Veeam Kasten provides complete backup and recovery capabilities for applications and persistent data deployed within a Kubernetes cluster. This allows users the ability to restore namespaces on the same or different K8s cluster(s).

Veeam Kasten can protect both applications and data in single or multiple Kubernetes namespaces, as well as cluster-scoped resources that are not associated with namespaces. When Veeam Kasten protects cluster-scoped resources, by default, all instances of StorageClasses, CustomResourceDefinitions, ClusterRoles, and ClusterRoleBindings are captured in a cluster restore point. Resource filtering can be used to restrict which cluster-scoped resource instances are captured or restored.

Example Use Cases

The table below summarizes the different combinations for backing up, restoring, and/or migrating workloads:

Source

Destination

Notes

Public Cloud “A”

Public Cloud “A”

Restore an application and its data to the same cluster on which it was originally deployed (e.g., validation of a backup, restoration following an accidental deletion, or a failed roll-out of an application)

Public Cloud “A”

Public Cloud “B”

Restore an application and its data from one Kubernetes cluster on a public cloud to another Kubernetes cluster on the same or a different public cloud provider (e.g., Disaster Recovery, or Application Mobility)

Public Cloud “*”

Private Cloud “*”

Restore an application and its data from a Kubernetes cluster on a public cloud to another Kubernetes cluster on a private cloud (e.g., Disaster Recovery, or Application Mobility)

Private Cloud “A”

Private Cloud “A”

Restore an application and its data to the same cluster on which it was originally deployed (e.g., validation of backup, restoration following an accidental deletion, or a failed roll-out of an application)

Private Cloud “A”

Private Cloud “B”

Restore an application and its data from one Kubernetes cluster on a private cloud to another Kubernetes cluster on the same or a different private cloud (e.g., K8s upgrade, Disaster Recovery, or Application Mobility)

Private Cloud “*”

Public Cloud “*”

Restore an application and its data from a Kubernetes cluster on a private cloud to another Kubernetes cluster on a public cloud (Disaster Recovery, or Application Mobility)

Edge Device

Public or Private Cloud “*”

Backup an application from an edge device to a private or public cloud

Public or Private Cloud “*”

Edge Device

Move or restore workloads from a centralized cluster to an edge device

Supported Storage

Veeam Kasten highly recommends using a storage system with a CSI supported driver that includes VolumeSnapshot Support. Using a CSI driver with VolumeSnapshot support is a requirement to build a good Data Protection solution using Veeam Kasten. Though Veeam Kasten supports Generic Storage Backups (GSB) for storage systems with no CSI drivers, this approach is NOT recommended. For more information on CSI integration requirements and supported storage, refer to the Storage section of the Veeam Kasten Documentation.
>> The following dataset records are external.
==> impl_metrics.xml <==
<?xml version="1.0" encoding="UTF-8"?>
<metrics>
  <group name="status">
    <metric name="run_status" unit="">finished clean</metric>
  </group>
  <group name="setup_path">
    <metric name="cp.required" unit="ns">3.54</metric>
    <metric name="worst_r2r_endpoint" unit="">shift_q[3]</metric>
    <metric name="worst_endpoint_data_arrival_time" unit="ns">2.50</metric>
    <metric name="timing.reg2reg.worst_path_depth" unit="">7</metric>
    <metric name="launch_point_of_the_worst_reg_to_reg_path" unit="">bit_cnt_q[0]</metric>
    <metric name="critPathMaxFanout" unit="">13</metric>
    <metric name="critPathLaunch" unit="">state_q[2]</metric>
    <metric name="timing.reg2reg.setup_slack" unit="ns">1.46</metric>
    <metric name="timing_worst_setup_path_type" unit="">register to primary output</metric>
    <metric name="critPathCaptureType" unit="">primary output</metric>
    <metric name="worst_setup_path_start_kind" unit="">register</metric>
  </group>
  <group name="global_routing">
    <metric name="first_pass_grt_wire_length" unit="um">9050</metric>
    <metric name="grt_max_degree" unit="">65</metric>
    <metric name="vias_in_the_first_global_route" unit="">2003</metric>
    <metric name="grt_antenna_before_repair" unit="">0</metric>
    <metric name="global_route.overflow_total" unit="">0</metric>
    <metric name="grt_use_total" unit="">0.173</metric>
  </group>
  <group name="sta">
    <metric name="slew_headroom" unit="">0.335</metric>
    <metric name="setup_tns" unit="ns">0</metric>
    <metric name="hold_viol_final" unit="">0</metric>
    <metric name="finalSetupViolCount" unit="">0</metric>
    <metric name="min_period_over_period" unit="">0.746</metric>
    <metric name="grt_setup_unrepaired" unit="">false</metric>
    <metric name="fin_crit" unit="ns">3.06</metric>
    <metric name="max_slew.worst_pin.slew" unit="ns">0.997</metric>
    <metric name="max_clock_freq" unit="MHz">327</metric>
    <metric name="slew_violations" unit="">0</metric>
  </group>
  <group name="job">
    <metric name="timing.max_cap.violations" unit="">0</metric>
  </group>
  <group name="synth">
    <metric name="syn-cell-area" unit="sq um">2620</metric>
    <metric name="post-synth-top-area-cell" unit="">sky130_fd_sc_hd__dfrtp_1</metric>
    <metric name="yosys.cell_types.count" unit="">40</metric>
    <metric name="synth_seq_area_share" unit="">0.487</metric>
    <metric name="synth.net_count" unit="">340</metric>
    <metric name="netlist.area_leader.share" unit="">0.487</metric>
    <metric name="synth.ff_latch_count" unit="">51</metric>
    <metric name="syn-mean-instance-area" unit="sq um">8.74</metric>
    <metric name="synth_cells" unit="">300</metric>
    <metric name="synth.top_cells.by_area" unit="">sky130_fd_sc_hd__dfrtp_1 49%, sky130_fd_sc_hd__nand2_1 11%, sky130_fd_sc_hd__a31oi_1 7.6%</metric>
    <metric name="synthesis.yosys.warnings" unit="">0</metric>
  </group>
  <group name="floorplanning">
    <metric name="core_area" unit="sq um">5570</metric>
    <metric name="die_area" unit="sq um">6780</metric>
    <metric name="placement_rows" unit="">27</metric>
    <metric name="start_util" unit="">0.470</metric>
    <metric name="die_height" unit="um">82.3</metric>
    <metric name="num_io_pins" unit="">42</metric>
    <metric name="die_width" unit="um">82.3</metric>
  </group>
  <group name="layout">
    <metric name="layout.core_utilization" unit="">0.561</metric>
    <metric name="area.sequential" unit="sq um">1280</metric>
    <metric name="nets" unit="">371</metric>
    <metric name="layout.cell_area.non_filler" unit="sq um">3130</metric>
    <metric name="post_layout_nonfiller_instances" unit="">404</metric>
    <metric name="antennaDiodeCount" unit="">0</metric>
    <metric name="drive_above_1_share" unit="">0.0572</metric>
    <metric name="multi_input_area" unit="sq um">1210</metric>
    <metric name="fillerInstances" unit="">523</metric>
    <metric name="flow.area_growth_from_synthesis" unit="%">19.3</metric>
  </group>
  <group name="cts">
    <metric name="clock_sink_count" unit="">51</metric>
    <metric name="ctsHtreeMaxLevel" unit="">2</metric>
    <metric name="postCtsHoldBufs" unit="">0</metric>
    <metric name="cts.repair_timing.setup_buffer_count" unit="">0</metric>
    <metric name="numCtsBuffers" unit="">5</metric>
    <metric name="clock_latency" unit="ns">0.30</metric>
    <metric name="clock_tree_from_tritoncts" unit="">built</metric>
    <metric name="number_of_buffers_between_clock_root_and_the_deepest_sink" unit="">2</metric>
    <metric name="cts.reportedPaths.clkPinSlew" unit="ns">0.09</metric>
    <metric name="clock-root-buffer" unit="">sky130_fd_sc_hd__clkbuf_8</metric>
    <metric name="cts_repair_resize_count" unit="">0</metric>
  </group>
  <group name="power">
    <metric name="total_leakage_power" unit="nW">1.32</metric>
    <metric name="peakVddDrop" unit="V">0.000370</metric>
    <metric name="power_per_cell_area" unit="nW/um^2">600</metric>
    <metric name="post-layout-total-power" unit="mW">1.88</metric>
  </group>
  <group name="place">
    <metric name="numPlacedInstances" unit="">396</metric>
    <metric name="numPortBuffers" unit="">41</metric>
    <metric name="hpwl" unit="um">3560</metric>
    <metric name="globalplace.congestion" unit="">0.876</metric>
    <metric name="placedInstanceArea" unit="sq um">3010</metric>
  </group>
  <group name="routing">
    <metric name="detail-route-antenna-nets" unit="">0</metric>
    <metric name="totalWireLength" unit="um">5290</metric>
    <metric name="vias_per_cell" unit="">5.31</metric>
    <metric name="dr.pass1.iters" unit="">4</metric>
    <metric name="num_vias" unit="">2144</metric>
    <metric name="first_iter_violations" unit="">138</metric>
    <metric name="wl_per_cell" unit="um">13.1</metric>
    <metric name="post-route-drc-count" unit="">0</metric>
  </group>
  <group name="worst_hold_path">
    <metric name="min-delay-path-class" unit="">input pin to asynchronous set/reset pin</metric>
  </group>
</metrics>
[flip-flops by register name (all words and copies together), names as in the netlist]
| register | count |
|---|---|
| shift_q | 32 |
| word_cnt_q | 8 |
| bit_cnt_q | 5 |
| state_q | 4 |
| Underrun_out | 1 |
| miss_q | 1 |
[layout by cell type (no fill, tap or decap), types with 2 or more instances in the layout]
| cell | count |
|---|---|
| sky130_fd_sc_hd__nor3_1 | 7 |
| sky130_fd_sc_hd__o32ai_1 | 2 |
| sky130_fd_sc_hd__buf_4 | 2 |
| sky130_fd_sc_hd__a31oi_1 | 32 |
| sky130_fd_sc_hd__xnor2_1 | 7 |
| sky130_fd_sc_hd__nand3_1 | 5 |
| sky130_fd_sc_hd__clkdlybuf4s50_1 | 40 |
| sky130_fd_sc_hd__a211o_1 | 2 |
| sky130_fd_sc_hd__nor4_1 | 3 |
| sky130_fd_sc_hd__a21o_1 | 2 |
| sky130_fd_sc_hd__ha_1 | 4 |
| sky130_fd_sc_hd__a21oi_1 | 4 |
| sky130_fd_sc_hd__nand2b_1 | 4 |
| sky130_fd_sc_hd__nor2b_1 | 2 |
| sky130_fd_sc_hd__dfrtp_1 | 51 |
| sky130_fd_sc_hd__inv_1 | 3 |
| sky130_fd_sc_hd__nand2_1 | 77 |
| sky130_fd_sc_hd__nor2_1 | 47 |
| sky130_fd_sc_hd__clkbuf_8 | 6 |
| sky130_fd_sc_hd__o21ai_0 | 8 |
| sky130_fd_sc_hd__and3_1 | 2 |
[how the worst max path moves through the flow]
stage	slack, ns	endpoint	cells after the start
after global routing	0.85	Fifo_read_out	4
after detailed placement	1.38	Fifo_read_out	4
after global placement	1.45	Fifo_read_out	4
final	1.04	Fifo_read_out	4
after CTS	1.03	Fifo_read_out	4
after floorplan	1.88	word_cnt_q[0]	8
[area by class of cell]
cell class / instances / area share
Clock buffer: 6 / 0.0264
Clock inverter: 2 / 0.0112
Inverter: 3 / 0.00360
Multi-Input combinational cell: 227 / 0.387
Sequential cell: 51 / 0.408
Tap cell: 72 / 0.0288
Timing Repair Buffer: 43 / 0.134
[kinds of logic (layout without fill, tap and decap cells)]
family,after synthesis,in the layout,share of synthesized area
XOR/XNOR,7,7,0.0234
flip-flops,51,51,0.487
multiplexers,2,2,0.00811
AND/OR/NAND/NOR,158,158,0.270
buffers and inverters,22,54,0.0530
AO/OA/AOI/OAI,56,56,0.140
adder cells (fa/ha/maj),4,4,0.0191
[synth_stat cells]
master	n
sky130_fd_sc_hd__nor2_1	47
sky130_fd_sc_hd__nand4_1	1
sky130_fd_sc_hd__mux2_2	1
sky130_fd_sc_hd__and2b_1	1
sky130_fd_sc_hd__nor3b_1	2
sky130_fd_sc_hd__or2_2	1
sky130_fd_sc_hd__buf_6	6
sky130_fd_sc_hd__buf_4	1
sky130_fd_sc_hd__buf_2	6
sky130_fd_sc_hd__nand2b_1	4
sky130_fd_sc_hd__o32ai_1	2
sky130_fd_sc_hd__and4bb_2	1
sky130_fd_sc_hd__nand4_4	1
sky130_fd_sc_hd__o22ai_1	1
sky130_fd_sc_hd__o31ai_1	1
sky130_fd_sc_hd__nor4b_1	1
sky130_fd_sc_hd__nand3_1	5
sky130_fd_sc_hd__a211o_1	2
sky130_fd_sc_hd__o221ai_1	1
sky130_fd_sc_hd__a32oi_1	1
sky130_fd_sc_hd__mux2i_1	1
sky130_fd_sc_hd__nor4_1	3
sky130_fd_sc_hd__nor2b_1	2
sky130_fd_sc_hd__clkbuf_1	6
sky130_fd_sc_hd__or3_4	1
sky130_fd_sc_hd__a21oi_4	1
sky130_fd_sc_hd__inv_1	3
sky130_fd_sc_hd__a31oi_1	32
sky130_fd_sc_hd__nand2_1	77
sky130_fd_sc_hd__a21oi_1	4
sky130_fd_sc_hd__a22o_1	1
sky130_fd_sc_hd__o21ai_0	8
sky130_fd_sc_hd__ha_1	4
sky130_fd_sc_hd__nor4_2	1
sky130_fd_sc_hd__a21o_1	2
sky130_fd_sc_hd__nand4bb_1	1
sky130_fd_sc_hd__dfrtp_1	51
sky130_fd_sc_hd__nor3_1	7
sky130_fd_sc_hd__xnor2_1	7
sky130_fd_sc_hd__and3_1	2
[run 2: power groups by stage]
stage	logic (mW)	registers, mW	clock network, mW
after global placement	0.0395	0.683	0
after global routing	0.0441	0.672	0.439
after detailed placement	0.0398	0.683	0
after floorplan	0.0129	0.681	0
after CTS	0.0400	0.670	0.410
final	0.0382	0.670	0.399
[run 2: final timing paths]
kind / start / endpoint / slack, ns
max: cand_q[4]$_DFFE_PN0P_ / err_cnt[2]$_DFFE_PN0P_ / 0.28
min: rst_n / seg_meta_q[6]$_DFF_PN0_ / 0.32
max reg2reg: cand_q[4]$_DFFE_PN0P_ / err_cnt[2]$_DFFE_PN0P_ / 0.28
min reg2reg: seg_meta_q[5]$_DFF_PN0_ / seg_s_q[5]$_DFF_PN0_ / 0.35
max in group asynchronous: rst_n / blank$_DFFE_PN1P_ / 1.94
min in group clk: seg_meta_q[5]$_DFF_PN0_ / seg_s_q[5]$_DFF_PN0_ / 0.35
$ cat src/rtl/pipe_pkg.sv
// Shared encodings for the pipeline control slice: instruction codes,
// status codes, the register-none value and the control FSM state type.
package pipe_pkg;

    localparam logic [3:0] I_HALT   = 4'd0;
    localparam logic [3:0] I_MRMOVQ = 4'd5;
    localparam logic [3:0] I_OPQ    = 4'd6;
    localparam logic [3:0] I_JXX    = 4'd7;
    localparam logic [3:0] I_RET    = 4'd9;
    localparam logic [3:0] I_POPQ   = 4'd11;

    localparam logic [3:0] R_NONE   = 4'd15;

    localparam logic [2:0] S_AOK    = 3'd1;
    localparam logic [2:0] S_HLT    = 3'd2;
    localparam logic [2:0] S_ADR    = 3'd3;
    localparam logic [2:0] S_INS    = 3'd4;

    localparam logic [31:0] CNT_MAX = 32'hFFFF_FFFF;

    typedef enum logic {
        ST_RUN    = 1'b0,
        ST_HALTED = 1'b1
    } state_t;

    // True for the statuses that stop the pipeline (HLT, ADR, INS).
    function automatic logic is_exc(input logic [2:0] s);
        return (s == S_HLT) || (s == S_ADR) || (s == S_INS);
    endfunction

endpackage

$ cat src/rtl/pipe_hazard.sv
// Hazard detection: load/use interlock, pending return, branch mispredict.
// Ports: i_D/E/M_icode, i_E_dstM, i_d_srcA/B, i_e_Cnd -> o_load_use, o_ret_pend, o_mispred.
module pipe_hazard
    import pipe_pkg::*;
(
    input  logic [3:0] i_D_icode,
    input  logic [3:0] i_E_icode,
    input  logic [3:0] i_M_icode,
    input  logic [3:0] i_E_dstM,
    input  logic [3:0] i_d_srcA,
    input  logic [3:0] i_d_srcB,
    input  logic       i_e_Cnd,
    output logic       o_load_use,
    output logic       o_ret_pend,
    output logic       o_mispred
);

    logic w_is_load;
    logic w_dst_hit;

    assign w_is_load  = (i_E_icode == I_MRMOVQ) || (i_E_icode == I_POPQ);
    assign w_dst_hit  = (i_E_dstM != R_NONE) &&
                        ((i_E_dstM == i_d_srcA) || (i_E_dstM == i_d_srcB));
    assign o_load_use = w_is_load && w_dst_hit;

    assign o_ret_pend = (i_D_icode == I_RET) ||
                        (i_E_icode == I_RET) ||
                        (i_M_icode == I_RET);

    assign o_mispred  = (i_E_icode == I_JXX) && !i_e_Cnd;

endmodule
Advanced Application Workloads

In addition to its storage-based Volume Snapshot capabilities, Veeam Kasten supports advanced application workloads that may require application-specific data management tasks such as pausing a database prior to backup or migration. Veeam Kasten can leverage Kanister Blueprints for pre and post-backup hooks to accommodate these advanced workloads. For more information about application-level data management within Kubernetes, refer to the Extending Veeam Kasten with Kanister Documentation.

Generic Storage Backups

  • Remember that most of the NFS storage services available on the market today do not provide a CSI driver with snapshot and clone capabilities. It is highly recommended to migrate persistent data from NFS to a storage system that provides a CSI driver with these capabilities. To find out if a CSI driver is compatible with your matrix, visit this page: Drivers - Kubernetes CSI Developer Documentation.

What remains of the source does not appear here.